▶ YOUR TASK
When you find the line with "gates | 1 | 0.24 |" among the records below, reproduce it and each line after it exactly, ending with the line with "timing repair buffer,27,202.7".

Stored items

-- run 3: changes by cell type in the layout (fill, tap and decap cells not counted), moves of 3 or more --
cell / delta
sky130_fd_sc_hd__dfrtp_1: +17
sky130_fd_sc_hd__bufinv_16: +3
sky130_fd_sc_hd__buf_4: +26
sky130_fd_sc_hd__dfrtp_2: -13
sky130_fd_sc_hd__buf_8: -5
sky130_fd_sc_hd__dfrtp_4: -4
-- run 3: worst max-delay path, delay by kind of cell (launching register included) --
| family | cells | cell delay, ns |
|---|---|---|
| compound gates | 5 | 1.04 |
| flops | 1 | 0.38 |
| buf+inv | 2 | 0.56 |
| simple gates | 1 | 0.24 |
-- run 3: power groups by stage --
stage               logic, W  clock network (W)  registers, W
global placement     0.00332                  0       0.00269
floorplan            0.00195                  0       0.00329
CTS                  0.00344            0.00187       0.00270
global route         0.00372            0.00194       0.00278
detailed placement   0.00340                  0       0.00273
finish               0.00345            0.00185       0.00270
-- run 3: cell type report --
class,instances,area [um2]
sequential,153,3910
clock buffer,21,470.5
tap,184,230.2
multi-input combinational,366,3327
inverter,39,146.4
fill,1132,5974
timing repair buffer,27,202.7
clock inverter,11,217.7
===== config.mk =====
export PLATFORM = sky130hd
export DESIGN_NAME = kernel_mirror_writer
export DESIGN_NICKNAME = d
export VERILOG_FILES = /design/src/rtl/kmw_pkg.sv /design/src/rtl/kmw_pack.sv /design/src/rtl/kmw_mirror.sv /design/src/rtl/kmw_seq.sv /design/src/rtl/kernel_mirror_writer.sv
export SDC_FILE = /design/constraint.sdc
export NUM_CORES = 1
export LEC_CHECK = 0
export BUFFER_PORTS_ARGS = -buffer_cell sky130_fd_sc_hd__buf_4
export CAP_MARGIN = 30
export CORE_UTILIZATION = 30
export CTS_CLUSTER_SIZE = 10
export DETAILED_ROUTE_END_ITERATION = 7
export PLACE_DENSITY = 0.57
export SLEW_MARGIN = 20
export SYNTH_ARGS = -nofsm -noshare
export SYNTH_HDL_FRONTEND = slang
export SYNTH_SLANG_ARGS = --single-unit

===== constraint.sdc =====
create_clock -name clk -period 3.5 [get_ports clk]
set_input_delay 0.7 -clock clk [delete_from_list [all_inputs] [get_ports clk]]
set_output_delay 0.7 -clock clk [all_outputs]
set_load 0.02 [all_outputs]

===== src/rtl/kmw_pkg.sv =====
package kmw_pkg;

  // Number of words in the half-kernel: the coefficient list with the last
  // coefficient repeated once, rounded up to whole words.
  function automatic int unsigned half_words(int unsigned ncoef, int unsigned per_word);
    return (ncoef + per_word) / per_word;
  endfunction

  typedef enum logic {
    ST_IDLE = 1'b0,
    ST_RUN  = 1'b1
  } kmw_state_e;

endpackage


===== src/rtl/kmw_pack.sv =====
module kmw_pack #(
  parameter int NCOEF = 16,
  parameter int CW    = 9,
  parameter int WPW   = 3,
  parameter int NHALF = 6,
  parameter int DW    = 32
) (
  input  logic [NCOEF*CW-1:0] coef_i,
  output logic [NHALF*DW-1:0] half_o
);

  localparam int USED = WPW * CW;

  for (genvar w = 0; w < NHALF; w++) begin : g_word
    for (genvar s = 0; s < WPW; s++) begin : g_slot
      localparam int P = w * WPW + s;
      if (P < NCOEF) begin : g_coef
        assign half_o[w*DW + s*CW +: CW] = coef_i[P*CW +: CW];
      end else if (P == NCOEF) begin : g_dup
        // the final coefficient appears a second time at the pivot
        assign half_o[w*DW + s*CW +: CW] = coef_i[(NCOEF-1)*CW +: CW];
      end else begin : g_zero
        assign half_o[w*DW + s*CW +: CW] = '0;
      end
    end
    if (DW > USED) begin : g_pad
      assign half_o[w*DW + USED +: DW-USED] = '0;
    end
  end

endmodule


===== src/rtl/kmw_mirror.sv =====
module kmw_mirror #(
  parameter int NWORDS = 11,
  parameter int NHALF  = 6,
  parameter int IW     = 4,
  parameter int SW     = 3
) (
  input  logic [IW-1:0] idx_i,
  output logic [SW-1:0] sel_o
);

  localparam logic [IW-1:0] HALF_LIM = IW'(NHALF);
  localparam logic [IW-1:0] LAST_IDX = IW'(NWORDS - 1);

  logic [IW-1:0] rev_idx;

  always_comb begin
    rev_idx = LAST_IDX - idx_i;
    if (idx_i < HALF_LIM) sel_o = SW'(idx_i);
    else                  sel_o = SW'(rev_idx);
  end

endmodule


===== src/rtl/kmw_seq.sv =====
module kmw_seq
  import kmw_pkg::*;
#(
  parameter int NWORDS = 11,
  parameter int IW     = 4
) (
  input  logic          clk,
  input  logic          rst_n,
  input  logic          start_i,
  output logic          accept_o,
  output logic          busy_o,
  output logic [IW-1:0] idx_o,
  output logic          done_o
);

  localparam logic [IW-1:0] LAST_IDX = IW'(NWORDS - 1);

  kmw_state_e state_q;

  assign busy_o   = (state_q == ST_RUN);
  assign accept_o = start_i && (state_q == ST_IDLE);

  always_ff @(posedge clk) begin
    if (!rst_n) begin
      state_q <= ST_IDLE;
      idx_o   <= '0;
      done_o  <= 1'b0;
    end else begin
      done_o <= 1'b0;
      case (state_q)
        ST_IDLE: begin
          if (start_i) begin
            state_q <= ST_RUN;
            idx_o   <= '0;
          end
        end
        ST_RUN: begin
          if (idx_o == LAST_IDX) begin
            state_q <= ST_IDLE;
            idx_o   <= '0;
            done_o  <= 1'b1;
          end else begin
            idx_o <= idx_o + 1'b1;
          end
        end
        default: state_q <= ST_IDLE;
      endcase
    end
  end

endmodule


===== src/rtl/kernel_mirror_writer.sv =====
module kernel_mirror_writer
  import kmw_pkg::*;
#(
  parameter int NCOEF = 16,
  parameter int CW    = 9,
  parameter int WPW   = 3,
  parameter int AW    = 14,
  parameter int DW    = 32
) (
  input  logic                clk,
  input  logic                rst_n,
  input  logic                start_i,
  input  logic [AW-1:0]       base_i,
  input  logic [NCOEF*CW-1:0] coef_i,
  output logic                mem_we_o,
  output logic [AW-1:0]       mem_addr_o,
  output logic [DW-1:0]       mem_data_o,
  output logic                done_o
);

  localparam int NHALF  = half_words(NCOEF, WPW);
  localparam int KWORDS = 2 * NHALF - 1;
  localparam int IW     = $clog2(KWORDS);
  localparam int SW     = $clog2(NHALF);

  logic                accept;
  logic                busy;
  logic [IW-1:0]       idx;
  logic [SW-1:0]       sel;
  logic [NCOEF*CW-1:0] coef_q;
  logic [AW-1:0]       base_q;
  logic [NHALF*DW-1:0] half_flat;
  logic [DW-1:0]       half_words_a [NHALF];

  // inputs are captured only when a start is accepted
  always_ff @(posedge clk) begin
    if (!rst_n) begin
      coef_q <= '0;
      base_q <= '0;
    end else if (accept) begin
      coef_q <= coef_i;
      base_q <= base_i;
    end
  end

  kmw_seq #(
    .NWORDS (KWORDS),
    .IW     (IW)
  ) u_seq (
    .clk      (clk),
    .rst_n    (rst_n),
    .start_i  (start_i),
    .accept_o (accept),
    .busy_o   (busy),
    .idx_o    (idx),
    .done_o   (done_o)
  );

  kmw_pack #(
    .NCOEF (NCOEF),
    .CW    (CW),
    .WPW   (WPW),
    .NHALF (NHALF),
    .DW    (DW)
  ) u_pack (
    .coef_i (coef_q),
    .half_o (half_flat)
  );

  kmw_mirror #(
    .NWORDS (KWORDS),
    .NHALF  (NHALF),
    .IW     (IW),
    .SW     (SW)
  ) u_mirror (
    .idx_i (idx),
    .sel_o (sel)
  );

  for (genvar w = 0; w < NHALF; w++) begin : g_unflat
    assign half_words_a[w] = half_flat[w*DW +: DW];
  end

  assign mem_we_o   = busy;
  assign mem_addr_o = base_q + AW'(idx);
  assign mem_data_o = half_words_a[sel];

endmodule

▶ SOLUTION
| simple gates | 1 | 0.24 |
-- run 3: power groups by stage --
stage               logic, W  clock network (W)  registers, W
global placement     0.00332                  0       0.00269
floorplan            0.00195                  0       0.00329
CTS                  0.00344            0.00187       0.00270
global route         0.00372            0.00194       0.00278
detailed placement   0.00340                  0       0.00273
finish               0.00345            0.00185       0.00270
-- run 3: cell type report --
class,instances,area [um2]
sequential,153,3910
clock buffer,21,470.5
tap,184,230.2
multi-input combinational,366,3327
inverter,39,146.4
fill,1132,5974
timing repair buffer,27,202.7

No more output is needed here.